As he starkly concluded, we may "look back from 2038, wondering why the rupture became so much deeper than was desired by any of the main players".

Thus concludes Booker's "take" on the speech. It is shorter than my precis but brings his words to a wider audience, where more people can appreciate what is at stake as we go into the final stages of the Brexit talks.

If the Telegraph was half the newspaper it once was, it would already have done the job, rather than leaving it to Booker in his ghetto, then to be insulted for his efforts.

The dereliction of this newspaper, though, is just part of the continuum about which I've been writing for so long. With the media industry which is entirely self-referential, impervious to criticism and unresponsive to the need to change, it falls to this blog to point out where it is going wrong.

One of their more egregious tricks we've been recording it its tendency to produce crap stories which, for them, is a win-win situation. Not only do they fill space with the duff stories, they then get to print follow-up stories modifying or debunking the original copy.

We're now seeing this yet again. With the past fortnight taken up with speculation of great things happening at the Salzburg informal European Council, we now have the Independent regaling us with the headline: "Why next week's Salzburg meeting could be a false summit on Theresa May's climb to Brexit".

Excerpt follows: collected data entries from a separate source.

## config.mk

```make
export PLATFORM = sky130hd
export DESIGN_NAME = mem_port_arbiter_flat
export DESIGN_NICKNAME = d
export VERILOG_FILES = /design/src/rtl/mem_port_arbiter_if.sv /design/src/rtl/mem_port_arbiter.sv /design/src/flat_wrapper.sv
export SDC_FILE = /design/constraint.sdc
export NUM_CORES = 1
export LEC_CHECK = 0
export CAP_MARGIN = 20
export CORE_ASPECT_RATIO = 0.9
export CORE_MARGIN = 10
export CORE_UTILIZATION = 43
export CTS_CLUSTER_SIZE = 12
export DETAILED_ROUTE_END_ITERATION = 10
export GPL_ROUTABILITY_DRIVEN = 0
export PLACE_DENSITY = 0.87
export SYNTH_ARGS = -nofsm -noshare
export SYNTH_HDL_FRONTEND = slang
export SYNTH_SLANG_ARGS = --single-unit
export TNS_END_PERCENT = 50
```

## constraint.sdc

```tcl
create_clock -name clk -period 2 [get_ports clk]
set_clock_uncertainty 0.05 [all_clocks]
set_input_delay 0.4 -clock clk [delete_from_list [all_inputs] [get_ports clk]]
set_output_delay 0.4 -clock clk [all_outputs]
set_load 0.02 [all_outputs]
```

## src/rtl/mem_port_arbiter_if.sv

```systemverilog
`default_nettype none
// ============================================================================
// mem_port_arbiter_if
// CPU, debug and memory-side signals of the shared memory port arbiter.
// Revision: 1.0
// ============================================================================
interface mem_port_arbiter_if #(
    parameter int ADDR_W = 8,
    parameter int DATA_W = 32
);
    logic              cpu_req;
    logic              cpu_we;
    logic [ADDR_W-1:0] cpu_addr;
    logic [DATA_W-1:0] cpu_wdata;
    logic [DATA_W-1:0] cpu_rdata;
    logic              cpu_ready;
    logic              dbg_req;
    logic              dbg_we;
    logic [ADDR_W-1:0] dbg_addr;
    logic [DATA_W-1:0] dbg_wdata;
    logic [DATA_W-1:0] dbg_rdata;
    logic              dbg_ready;
    logic              dbg_hold;
    logic [ADDR_W-1:0] mem_addr;
    logic              mem_we;
    logic [DATA_W-1:0] mem_wdata;
    logic [DATA_W-1:0] mem_rdata;
    logic              busy;
    logic              owner;

    // Requesters and memory macro side
    modport master (
        output cpu_req, cpu_we, cpu_addr, cpu_wdata,
        input  cpu_rdata, cpu_ready,
        output dbg_req, dbg_we, dbg_addr, dbg_wdata, dbg_hold,
        input  dbg_rdata, dbg_ready,
        input  mem_addr, mem_we, mem_wdata,
        output mem_rdata,
        input  busy, owner
    );

    // Arbiter side
    modport slave (
        input  cpu_req, cpu_we, cpu_addr, cpu_wdata,
        output cpu_rdata, cpu_ready,
        input  dbg_req, dbg_we, dbg_addr, dbg_wdata, dbg_hold,
        output dbg_rdata, dbg_ready,
        output mem_addr, mem_we, mem_wdata,
        input  mem_rdata,
        output busy, owner
    );
endinterface
`default_nettype wire

```

## src/rtl/mem_port_arbiter.sv

```systemverilog
`default_nettype none
// ============================================================================
// mem_port_arbiter
// Round-robin sharing of one unified memory between CPU and debug/loader port.
// Revision: 1.0
// ============================================================================
module mem_port_arbiter #(
    parameter int ADDR_W  = 8,
    parameter int DATA_W  = 32,
    parameter int MEM_LAT = 1
) (
    input  wire logic           clk,
    input  wire logic           rst_n,
    mem_port_arbiter_if.slave   bus
);
    localparam int                 c_CNT_W    = $clog2(MEM_LAT + 1);
    localparam logic [c_CNT_W-1:0] c_CNT_LOAD = c_CNT_W'(MEM_LAT - 1);

    typedef enum logic [1:0] {
        S_IDLE   = 2'd0,
        S_ACCESS = 2'd1,
        S_WAIT   = 2'd2,
        S_DONE   = 2'd3
    } state_t;

    state_t              r_state;
    state_t              w_next;
    logic                r_last;
    logic                r_owner;
    logic                r_is_write;
    logic [c_CNT_W-1:0]  r_cnt;
    logic [ADDR_W-1:0]   r_mem_addr;
    logic                r_mem_we;
    logic [DATA_W-1:0]   r_mem_wdata;
    logic [DATA_W-1:0]   r_cpu_rdata;
    logic [DATA_W-1:0]   r_dbg_rdata;

    logic                w_c;
    logic                w_d;
    logic                w_grant;
    logic                w_grant_dbg;

    always_comb begin
        w_c         = bus.cpu_req & ~bus.dbg_hold;
        w_d         = bus.dbg_req;
        w_grant     = 1'b0;
        w_grant_dbg = 1'b0;
        w_next      = r_state;
        case (r_state)
            S_IDLE: begin
                // On a tie the port not served most recently wins
                if (w_c && w_d) begin
                    w_grant     = 1'b1;
                    w_grant_dbg = ~r_last;
                end else if (w_c) begin
                    w_grant     = 1'b1;
                    w_grant_dbg = 1'b0;
                end else if (w_d) begin
                    w_grant     = 1'b1;
                    w_grant_dbg = 1'b1;
                end
                if (w_grant) begin
                    w_next = S_ACCESS;
                end
            end
            S_ACCESS: w_next = S_WAIT;
            S_WAIT: begin
                if (r_cnt == '0) begin
                    w_next = S_DONE;
                end
            end
            S_DONE:   w_next = S_IDLE;
            default:  w_next = S_IDLE;
        endcase
    end

    always_ff @(posedge clk or negedge rst_n) begin
        if (!rst_n) begin
            r_state     <= S_IDLE;
            r_last      <= 1'b1;
            r_owner     <= 1'b0;
            r_is_write  <= 1'b0;
            r_cnt       <= '0;
            r_mem_addr  <= '0;
            r_mem_we    <= 1'b0;
            r_mem_wdata <= '0;
            r_cpu_rdata <= '0;
            r_dbg_rdata <= '0;
        end else begin
            r_state  <= w_next;
            r_mem_we <= 1'b0;
            if (w_grant) begin
                r_last      <= w_grant_dbg;
                r_owner     <= w_grant_dbg;
                r_cnt       <= c_CNT_LOAD;
                r_mem_addr  <= w_grant_dbg ? bus.dbg_addr  : bus.cpu_addr;
                r_mem_we    <= w_grant_dbg ? bus.dbg_we    : bus.cpu_we;
                r_is_write  <= w_grant_dbg ? bus.dbg_we    : bus.cpu_we;
                r_mem_wdata <= w_grant_dbg ? bus.dbg_wdata : bus.cpu_wdata;
            end
            if (r_state == S_WAIT) begin
                if (r_cnt != '0) begin
                    r_cnt <= r_cnt - 1'b1;
                end else if (!r_is_write) begin
                    if (r_owner) begin
                        r_dbg_rdata <= bus.mem_rdata;
                    end else begin
                        r_cpu_rdata <= bus.mem_rdata;
                    end
                end
            end
        end
    end

    assign bus.mem_addr  = r_mem_addr;
    assign bus.mem_we    = r_mem_we;
    assign bus.mem_wdata = r_mem_wdata;
    assign bus.cpu_rdata = r_cpu_rdata;
    assign bus.dbg_rdata = r_dbg_rdata;
    assign bus.cpu_ready = (r_state == S_DONE) && !r_owner;
    assign bus.dbg_ready = (r_state == S_DONE) &&  r_owner;
    assign bus.busy      = (r_state != S_IDLE);
    assign bus.owner     = r_owner;
endmodule
`default_nettype wire
```

## src/flat_wrapper.sv

```systemverilog
// flat-port wrapper written by rule: the top's interface ports become plain ports
module mem_port_arbiter_flat 
#(
    parameter int ADDR_W  = 8,
    parameter int DATA_W  = 32,
    parameter int MEM_LAT = 1
)
  (clk, rst_n, bus_cpu_req, bus_cpu_we, bus_cpu_addr, bus_cpu_wdata, bus_cpu_rdata, bus_cpu_ready, bus_dbg_req, bus_dbg_we, bus_dbg_addr, bus_dbg_wdata, bus_dbg_hold, bus_dbg_rdata, bus_dbg_ready, bus_mem_addr, bus_mem_we, bus_mem_wdata, bus_mem_rdata, bus_busy, bus_owner);
  mem_port_arbiter_if #(.ADDR_W(ADDR_W), .DATA_W(DATA_W)) bus_i ();
  input  wire logic clk;
  input  wire logic rst_n;
  input wire logic [$bits(bus_i.cpu_req)-1:0] bus_cpu_req;
  input wire logic [$bits(bus_i.cpu_we)-1:0] bus_cpu_we;
  input wire logic [$bits(bus_i.cpu_addr)-1:0] bus_cpu_addr;
  input wire logic [$bits(bus_i.cpu_wdata)-1:0] bus_cpu_wdata;
  output wire logic [$bits(bus_i.cpu_rdata)-1:0] bus_cpu_rdata;
  output wire logic [$bits(bus_i.cpu_ready)-1:0] bus_cpu_ready;
  input wire logic [$bits(bus_i.dbg_req)-1:0] bus_dbg_req;
  input wire logic [$bits(bus_i.dbg_we)-1:0] bus_dbg_we;
  input wire logic [$bits(bus_i.dbg_addr)-1:0] bus_dbg_addr;
  input wire logic [$bits(bus_i.dbg_wdata)-1:0] bus_dbg_wdata;
  input wire logic [$bits(bus_i.dbg_hold)-1:0] bus_dbg_hold;
  output wire logic [$bits(bus_i.dbg_rdata)-1:0] bus_dbg_rdata;
  output wire logic [$bits(bus_i.dbg_ready)-1:0] bus_dbg_ready;
  output wire logic [$bits(bus_i.mem_addr)-1:0] bus_mem_addr;
  output wire logic [$bits(bus_i.mem_we)-1:0] bus_mem_we;
  output wire logic [$bits(bus_i.mem_wdata)-1:0] bus_mem_wdata;
  input wire logic [$bits(bus_i.mem_rdata)-1:0] bus_mem_rdata;
  output wire logic [$bits(bus_i.busy)-1:0] bus_busy;
  output wire logic [$bits(bus_i.owner)-1:0] bus_owner;
  assign bus_i.cpu_req = bus_cpu_req;
  assign bus_i.cpu_we = bus_cpu_we;
  assign bus_i.cpu_addr = bus_cpu_addr;
  assign bus_i.cpu_wdata = bus_cpu_wdata;
  assign bus_cpu_rdata = bus_i.cpu_rdata;
  assign bus_cpu_ready = bus_i.cpu_ready;
  assign bus_i.dbg_req = bus_dbg_req;
  assign bus_i.dbg_we = bus_dbg_we;
  assign bus_i.dbg_addr = bus_dbg_addr;
  assign bus_i.dbg_wdata = bus_dbg_wdata;
  assign bus_i.dbg_hold = bus_dbg_hold;
  assign bus_dbg_rdata = bus_i.dbg_rdata;
  assign bus_dbg_ready = bus_i.dbg_ready;
  assign bus_mem_addr = bus_i.mem_addr;
  assign bus_mem_we = bus_i.mem_we;
  assign bus_mem_wdata = bus_i.mem_wdata;
  assign bus_i.mem_rdata = bus_mem_rdata;
  assign bus_busy = bus_i.busy;
  assign bus_owner = bus_i.owner;
  mem_port_arbiter #(.ADDR_W(ADDR_W), .DATA_W(DATA_W), .MEM_LAT(MEM_LAT)) u_core (.clk(clk), .rst_n(rst_n), .bus(bus_i));
endmodule
```

==> results of run 1 <==
## state kept, by name, summed over array words and instances (netlist names)
register,cells
u_core.bus.cpu_rdata,32
u_core.bus.dbg_rdata,32
u_core.bus.mem_addr,8
u_core.bus.mem_wdata,32
u_core.bus.mem_we,1
u_core.bus.owner,1
u_core.r_cnt,1
u_core.r_is_write,1
u_core.r_last,1
u_core.r_state,2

Reflecting exactly what I've been saying right from the start, part of the legacy media is coming to the same conclusion, that – as far as Brexit goes – this is going to be a non-event.

That it was ever going to be a significant meeting, though, is entirely an invention of the legacy media, which has devoted many thousands of words to speculation which has encompassed wild predictions that we might even see a "breakthrough" engineered by the Member States taking over the negotiations from Michel Barnier.

Never in a million years was anything like this going to happen, yet the media will give space to its pathetic little fantasies, leaving the heavy lifting to the likes of Booker, whom it then ignores. His column, with my help, has had any number of exclusive "scoops" which have been disregarded, only to appear in the main news pages months after he has reported them.

The same, of course, goes for the Government's "technical notices" which – as I remarked yesterday, have disappeared from the media agenda, and then there is the perpetual stain of the media ignoring the Commission's Notices to Stakeholders.

What gets me though is the smug, self-congratulatory tone of so many of the media's favoured commentators, who are either trawling over the obvious, or missing the point entirely as they indulge themselves in trivia or outright invention.

But, if that leaves Booker marginalised, and this blog out on the edges, at least we are in good company, with Sir Ivan Rogers getting the same treatment. As for the dregs who comment on the Telegraph, that's clearly where they belong. They have found their spiritual home in a newspaper that matches their values.